AI Factor Dataset Download Parity

Hey. I have downloaded my datasets for AI factors a few times form different factors. All have the same date range, normalization, filters, target etc. But each time the download differs. Is there a reasoning for this?

Is there a guide on how I can replicate the results I get on the P123 website in a local environment using the dataset download? Right now I am spending a good bit of time doing this type of research but there seems to be little to know parity.

@marco @judgetrade @AlgoMan

Have you done the downloads the same day or over several days?

Over multiple months (due to large number of factors and large universe) - have each of them as separate parquets and have to join them

Can you describe what's different between the downloads? For example, are you seeing different tickers, different values, or different row counts and roughly how large are the differences? Are we talking about minor rounding variation or something more significant?

Primary issue is missing tickers without any of the filters having changed.

  1. Create an AI factor, download its dataset.

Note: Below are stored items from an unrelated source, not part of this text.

From an optimization exercise on the open Yosys and OpenROAD flow, aimed at small area, a short achievable clock period and few clock cycles per item; shortcuts taken in it are not production practice.
At most, simulation tests tie the RTL to the original design; equivalence was not proved.
Function not checked in runs 3 to 7: the RTL went through the layout flow alone.
No activity file was given, so power comes from the tool's default toggle rates.

==> design/flow/design.v <==
module swar_scan (
    input  wire        clk,
    input  wire        rst,
    input  wire        cmd_valid,
    output wire        cmd_ready,
    input  wire [31:0] cmd,
    input  wire [63:0] a,
    input  wire [63:0] b,
    input  wire [7:0]  c,
    output reg         done,
    output reg         err,
    output wire [63:0] res,
    output wire        mem_req_valid,
    input  wire        mem_req_ready,
    output wire [63:0] mem_req_addr,
    input  wire        mem_rsp_valid,
    input  wire [63:0] mem_rsp_data
);
    reg        idle;        
    reg        go;          
    reg        thr;         
    reg        s1, s2;      
    reg        sc;          
    reg        first;       
    reg        rev, str;    
    reg [7:0]  tgt;         
    reg [2:0]  lenlo;       
    reg [63:0] addr;        
    reg [28:0] idx;         
    reg [31:0] u;           
    reg [1:0]  out;         
    reg [1:0]  drop;        
    reg [2:0]  pos;
    reg        nf;          
    reg        hi;          
    assign cmd_ready     = idle;
    assign mem_req_valid = go && thr;
    assign mem_req_addr  = addr;
    wire req_fire = go && thr && mem_req_ready;
    wire fire = cmd_valid && idle;
    wire [1:0] cur  = out - drop;
    wire rsp  = mem_rsp_valid && (drop == 2'd0);
    wire last = !go && (cur == 2'd1);
    wire mask_en = (rev ? first : last) && (lenlo != 3'd0);
    reg  [7:0] hit;
    integer i;
    always @* begin
        for (i = 0; i < 8; i = i + 1)
            hit[i] = (mem_rsp_data[8*i +: 8] == tgt) && !(mask_en && (i >= lenlo));
    end
    wire any = |hit;
    reg [2:0] fpos, lpos;
    integer j, k;
    always @* begin
        fpos = 3'd0;
        for (j = 7; j >= 0; j = j - 1)
            if (hit[j]) fpos = j[2:0];
        lpos = 3'd0;
        for (k = 0; k < 8; k = k + 1)
            if (hit[k]) lpos = k[2:0];
    end
    wire decide = rsp && (any || (!str && last));
    wire in_legal = ((cmd[7:0] == 8'h05 || cmd[7:0] == 8'h06) &&
                     cmd[31:12] == 20'd0 && cmd[10:8] == 3'd0)
                 || (cmd[31:0] == 32'h08);
    wire in_rev = cmd[1];
    wire in_str = cmd[3];
    wire in_run = in_legal && (in_str || b[31:0] != 32'd0);
    wire final_req = !str && (u == {31'd0, lenlo == 3'd0});
    integer lv, ii;
    wire        dn = (rev || s2) && !s1 && !sc;
    wire [28:0] alo = addr[31:3];
    reg  [28:0] alo_pp;                   
    always @* begin
        alo_pp = alo ^ {29{dn}};
        for (lv = 0; lv < 5; lv = lv + 1)
            for (ii = 0; ii < 29; ii = ii + 1)
                if ((ii >> lv) & 1)
                    alo_pp[ii] = alo_pp[ii] & alo_pp[((ii >> lv) << lv) - 1];
    end
    wire [28:0] alo_cnt = alo ^ {alo_pp[27:0], 1'b1};
    reg  [28:0] ag, ap;
    always @* begin
        ag = alo & idx;
        ap = alo ^ idx;
        for (lv = 0; lv < 5; lv = lv + 1)
            for (ii = 0; ii < 29; ii = ii + 1)
                if ((ii >> lv) & 1) begin
                    ag[ii] = ag[ii] | (ap[ii] & ag[((ii >> lv) << lv) - 1]);
                    ap[ii] = ap[ii] & ap[((ii >> lv) << lv) - 1];
                end
    end
    wire [28:0] alo_add = alo ^ idx ^ {ag[27:0], 1'b0};
    wire [28:0] alo_n = s1 ? alo_add : alo_cnt;
    wire        acy = sc || alo_pp[28];
    wire [31:0] ahi = addr[63:32];
    reg  [31:0] ahi_pp;
    always @* begin
        ahi_pp = ahi ^ {32{dn}};
        for (lv = 0; lv < 5; lv = lv + 1)
            for (ii = 0; ii < 32; ii = ii + 1)
                if ((ii >> lv) & 1)
                    ahi_pp[ii] = ahi_pp[ii] & ahi_pp[((ii >> lv) << lv) - 1];
    end
    wire [31:0] ahi_n = ahi ^ ({ahi_pp[30:0], 1'b1} & {32{acy}});
    wire        idn = rev && !s1;
    reg  [28:0] idx_pp;
    always @* begin
        idx_pp = idx ^ {29{idn}};
        for (lv = 0; lv < 5; lv = lv + 1)
            for (ii = 0; ii < 29; ii = ii + 1)
                if ((ii >> lv) & 1)
                    idx_pp[ii] = idx_pp[ii] & idx_pp[((ii >> lv) << lv) - 1];
    end
    wire [28:0] idx_n = idx ^ {idx_pp[27:0], 1'b1};
    wire        idx_wrap = idx_pp[28];        
    reg  [31:0] u_pp;
    always @* begin
        u_pp = ~u;
        for (lv = 0; lv < 5; lv = lv + 1)
            for (ii = 0; ii < 32; ii = ii + 1)
                if ((ii >> lv) & 1)
                    u_pp[ii] = u_pp[ii] & u_pp[((ii >> lv) << lv) - 1];
    end
    wire [31:0] u_n = u ^ {u_pp[30:0], 1'b1};
    wire        u_en = str ? (rsp && idx_wrap) : req_fire;
    wire [1:0] out_n = out + {1'b0, req_fire} - {1'b0, mem_rsp_valid};
    reg  [1:0] drop_n;
    reg        go_n, str_n;
    always @* begin
        drop_n = drop;
        if (mem_rsp_valid && drop != 2'd0) drop_n = drop - 2'd1;
        if (decide) drop_n = out_n;
        go_n = go;
        if (s1) go_n = !s2 && !ag[28];
        else if (sc) go_n = !s2;
        else if (s2) go_n = 1'b1;
        if (req_fire && final_req) go_n = 1'b0;
        if (decide) go_n = 1'b0;
        str_n = str;
        if (fire) begin
            go_n  = in_run && !in_rev;
            str_n = in_str;
        end
        if (rst) begin
            drop_n = 2'd0;
            go_n   = 1'b0;
        end
    end
    wire [1:0] rst_out_n = rst ? 2'd0 : out_n;
    always @(posedge clk) begin
        done <= 1'b0;
        out  <= rst_out_n;
        drop <= drop_n;
        go   <= go_n;
        str  <= str_n;
        thr  <= str_n ? (rst_out_n == drop_n) : (rst_out_n != 2'd3);
        if (rsp) begin
            first <= 1'b0;
            pos   <= rev ? lpos : fpos;
            nf    <= !any;
            hi    <= str && any;
        end
        if (rsp || (s1 && lenlo != 3'd0))
            idx <= idx_n;
        sc <= s1 && ag[28];
        s1 <= 1'b0;
        if (s2 && !s1 && !sc)
            s2 <= 1'b0;
        if (s1 || (s2 && !sc) || req_fire)
            addr[31:3] <= alo_n;
        if (sc || (s2 && !s1) || req_fire)
            addr[63:32] <= ahi_n;
        if (u_en)
            u <= u_n;
        if (decide) begin
            idle <= 1'b1;
            done <= 1'b1;
        end
        if (fire) begin
            err   <= !in_legal;
            tgt   <= in_str ? 8'h00 : c;
            addr  <= a;
            idx   <= in_rev ? b[31:3] : {29{1'b1}};
            u     <= in_str ? 32'd0 : {3'd0, b[31:3]};
            lenlo <= b[2:0];
            rev   <= in_rev;
            first <= 1'b1;
            s1    <= in_run && in_rev;
            s2    <= in_run && in_rev && (b[2:0] == 3'd0);
            if (in_run)
                idle <= 1'b0;
            else begin
                done <= 1'b1;
                nf   <= 1'b1;
                hi   <= 1'b0;
            end
        end
        if (rst) begin
            idle <= 1'b1;
            done <= 1'b0;
            s1   <= 1'b0;
            s2   <= 1'b0;
            sc   <= 1'b0;
        end
    end
    assign res = {~u & {32{hi}}, {idx, pos} | {32{nf}}};
endmodule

  2. Create a second AI factor, different features but same universe and filters.

  3. Train the second ai factor and download the predictions.

  4. Intersect their tickers (the symbol names in the predictions vs the symbol names in the downloaded dataset) → they do not match and there is no subset or superset relationship → back track this to mean that the universes are not the same.

    I would download the second ai factor as well but I’m out of credits lol as I have been trying to figure this out for a while.

When was the last Ai Factor pair created?

I have seen this as well when it's not downloaded the same day.
I did a deep dive the other day and it was only one stock that had entered to universe and another left, the market cap of one of the companies had been altered, that's all, it gave this massive butterfly effect over the years.
It adds a lot of extra data handling work when it happens, annoying and time-consuming.

Last 4 days all side by side.

Why would it matter if the its cross sectional normalization by week? Any suggestions on better par to par research on local devices given this type of behavior?

I’ve encountered this as well, but for me it’s been stocks on the edge of my filters entering/exiting the Universe. I assume there are some updates to the historical data.

1 Like